_PROBLEM STATEMENT_. Word for word, restate the lines from the start of the data down to the line with "localparam int RQ_W", both included.
----- SUPPLIED ENTRIES -----
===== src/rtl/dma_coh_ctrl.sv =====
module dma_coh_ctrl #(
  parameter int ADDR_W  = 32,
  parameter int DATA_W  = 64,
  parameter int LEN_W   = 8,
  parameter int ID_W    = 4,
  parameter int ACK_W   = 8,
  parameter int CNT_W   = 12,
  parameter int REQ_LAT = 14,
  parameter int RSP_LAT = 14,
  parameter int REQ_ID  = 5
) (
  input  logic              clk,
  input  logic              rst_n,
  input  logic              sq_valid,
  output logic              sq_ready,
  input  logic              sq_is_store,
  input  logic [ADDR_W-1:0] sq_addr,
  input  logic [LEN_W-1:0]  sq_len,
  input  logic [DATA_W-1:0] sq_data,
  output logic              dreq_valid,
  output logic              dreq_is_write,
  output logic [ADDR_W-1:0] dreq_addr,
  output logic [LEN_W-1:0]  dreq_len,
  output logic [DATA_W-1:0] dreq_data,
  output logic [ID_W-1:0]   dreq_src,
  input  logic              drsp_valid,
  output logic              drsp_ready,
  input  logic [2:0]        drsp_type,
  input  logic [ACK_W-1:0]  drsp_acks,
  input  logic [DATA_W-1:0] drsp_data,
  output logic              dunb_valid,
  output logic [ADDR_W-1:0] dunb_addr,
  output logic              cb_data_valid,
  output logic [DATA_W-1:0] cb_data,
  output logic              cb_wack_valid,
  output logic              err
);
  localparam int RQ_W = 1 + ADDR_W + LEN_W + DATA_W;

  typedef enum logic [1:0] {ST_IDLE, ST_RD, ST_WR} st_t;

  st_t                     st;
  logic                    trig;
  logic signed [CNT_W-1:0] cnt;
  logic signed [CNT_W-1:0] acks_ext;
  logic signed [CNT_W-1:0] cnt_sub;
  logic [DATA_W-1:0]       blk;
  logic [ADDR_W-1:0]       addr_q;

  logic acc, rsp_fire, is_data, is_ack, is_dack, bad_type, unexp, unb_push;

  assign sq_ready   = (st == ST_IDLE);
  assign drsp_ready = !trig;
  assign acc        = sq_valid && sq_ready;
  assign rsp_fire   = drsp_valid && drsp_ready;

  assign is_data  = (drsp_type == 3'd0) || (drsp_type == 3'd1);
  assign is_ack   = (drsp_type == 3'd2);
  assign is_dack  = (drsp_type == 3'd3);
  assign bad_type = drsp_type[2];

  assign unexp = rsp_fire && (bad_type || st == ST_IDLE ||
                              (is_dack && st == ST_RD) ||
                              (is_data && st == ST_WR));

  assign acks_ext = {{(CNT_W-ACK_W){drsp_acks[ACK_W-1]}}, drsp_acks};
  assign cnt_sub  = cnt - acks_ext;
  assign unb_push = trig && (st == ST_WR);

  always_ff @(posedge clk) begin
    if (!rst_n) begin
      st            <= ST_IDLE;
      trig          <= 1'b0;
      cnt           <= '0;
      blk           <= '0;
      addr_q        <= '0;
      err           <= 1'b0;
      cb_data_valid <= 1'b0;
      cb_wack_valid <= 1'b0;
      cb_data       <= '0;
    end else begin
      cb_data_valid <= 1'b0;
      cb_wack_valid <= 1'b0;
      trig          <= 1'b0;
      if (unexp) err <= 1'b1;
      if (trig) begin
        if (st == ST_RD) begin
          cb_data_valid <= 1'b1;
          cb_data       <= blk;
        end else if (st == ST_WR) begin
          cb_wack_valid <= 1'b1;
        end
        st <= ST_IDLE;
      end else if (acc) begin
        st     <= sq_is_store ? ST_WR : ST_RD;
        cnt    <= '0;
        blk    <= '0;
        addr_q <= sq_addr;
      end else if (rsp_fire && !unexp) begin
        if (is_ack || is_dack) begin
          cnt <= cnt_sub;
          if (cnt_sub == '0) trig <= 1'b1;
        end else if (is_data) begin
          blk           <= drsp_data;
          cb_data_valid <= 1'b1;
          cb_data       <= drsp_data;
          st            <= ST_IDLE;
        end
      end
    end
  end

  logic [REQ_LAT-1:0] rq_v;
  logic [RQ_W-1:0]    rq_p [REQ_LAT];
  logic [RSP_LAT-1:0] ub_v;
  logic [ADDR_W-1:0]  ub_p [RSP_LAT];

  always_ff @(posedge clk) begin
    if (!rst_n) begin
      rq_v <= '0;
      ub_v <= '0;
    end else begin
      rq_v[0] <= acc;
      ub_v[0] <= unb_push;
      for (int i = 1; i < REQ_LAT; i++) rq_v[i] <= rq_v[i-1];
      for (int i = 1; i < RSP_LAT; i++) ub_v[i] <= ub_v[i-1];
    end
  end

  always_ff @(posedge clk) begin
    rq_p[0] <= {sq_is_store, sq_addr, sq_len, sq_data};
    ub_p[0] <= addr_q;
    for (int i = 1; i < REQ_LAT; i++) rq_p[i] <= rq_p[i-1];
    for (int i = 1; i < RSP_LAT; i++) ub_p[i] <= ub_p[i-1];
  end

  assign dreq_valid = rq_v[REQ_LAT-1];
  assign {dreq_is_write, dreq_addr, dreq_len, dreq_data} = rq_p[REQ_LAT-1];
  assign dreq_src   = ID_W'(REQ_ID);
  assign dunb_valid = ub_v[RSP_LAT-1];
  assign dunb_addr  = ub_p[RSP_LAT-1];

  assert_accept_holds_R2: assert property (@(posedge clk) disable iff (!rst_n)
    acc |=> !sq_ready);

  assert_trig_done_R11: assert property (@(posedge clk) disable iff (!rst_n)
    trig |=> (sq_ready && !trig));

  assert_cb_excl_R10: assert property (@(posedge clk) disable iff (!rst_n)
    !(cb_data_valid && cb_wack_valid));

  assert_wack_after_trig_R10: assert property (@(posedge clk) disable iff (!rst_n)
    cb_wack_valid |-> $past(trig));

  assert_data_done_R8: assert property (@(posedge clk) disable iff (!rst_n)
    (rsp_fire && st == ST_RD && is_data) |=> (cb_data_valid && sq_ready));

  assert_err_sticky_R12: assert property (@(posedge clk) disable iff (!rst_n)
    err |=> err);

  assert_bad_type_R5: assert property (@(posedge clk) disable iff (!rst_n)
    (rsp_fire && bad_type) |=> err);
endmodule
-----
_SOLUTION_.
===== src/rtl/dma_coh_ctrl.sv =====
module dma_coh_ctrl #(
  parameter int ADDR_W  = 32,
  parameter int DATA_W  = 64,
  parameter int LEN_W   = 8,
  parameter int ID_W    = 4,
  parameter int ACK_W   = 8,
  parameter int CNT_W   = 12,
  parameter int REQ_LAT = 14,
  parameter int RSP_LAT = 14,
  parameter int REQ_ID  = 5
) (
  input  logic              clk,
  input  logic              rst_n,
  input  logic              sq_valid,
  output logic              sq_ready,
  input  logic              sq_is_store,
  input  logic [ADDR_W-1:0] sq_addr,
  input  logic [LEN_W-1:0]  sq_len,
  input  logic [DATA_W-1:0] sq_data,
  output logic              dreq_valid,
  output logic              dreq_is_write,
  output logic [ADDR_W-1:0] dreq_addr,
  output logic [LEN_W-1:0]  dreq_len,
  output logic [DATA_W-1:0] dreq_data,
  output logic [ID_W-1:0]   dreq_src,
  input  logic              drsp_valid,
  output logic              drsp_ready,
  input  logic [2:0]        drsp_type,
  input  logic [ACK_W-1:0]  drsp_acks,
  input  logic [DATA_W-1:0] drsp_data,
  output logic              dunb_valid,
  output logic [ADDR_W-1:0] dunb_addr,
  output logic              cb_data_valid,
  output logic [DATA_W-1:0] cb_data,
  output logic              cb_wack_valid,
  output logic              err
);
  localparam int RQ_W = 1 + ADDR_W + LEN_W + DATA_W;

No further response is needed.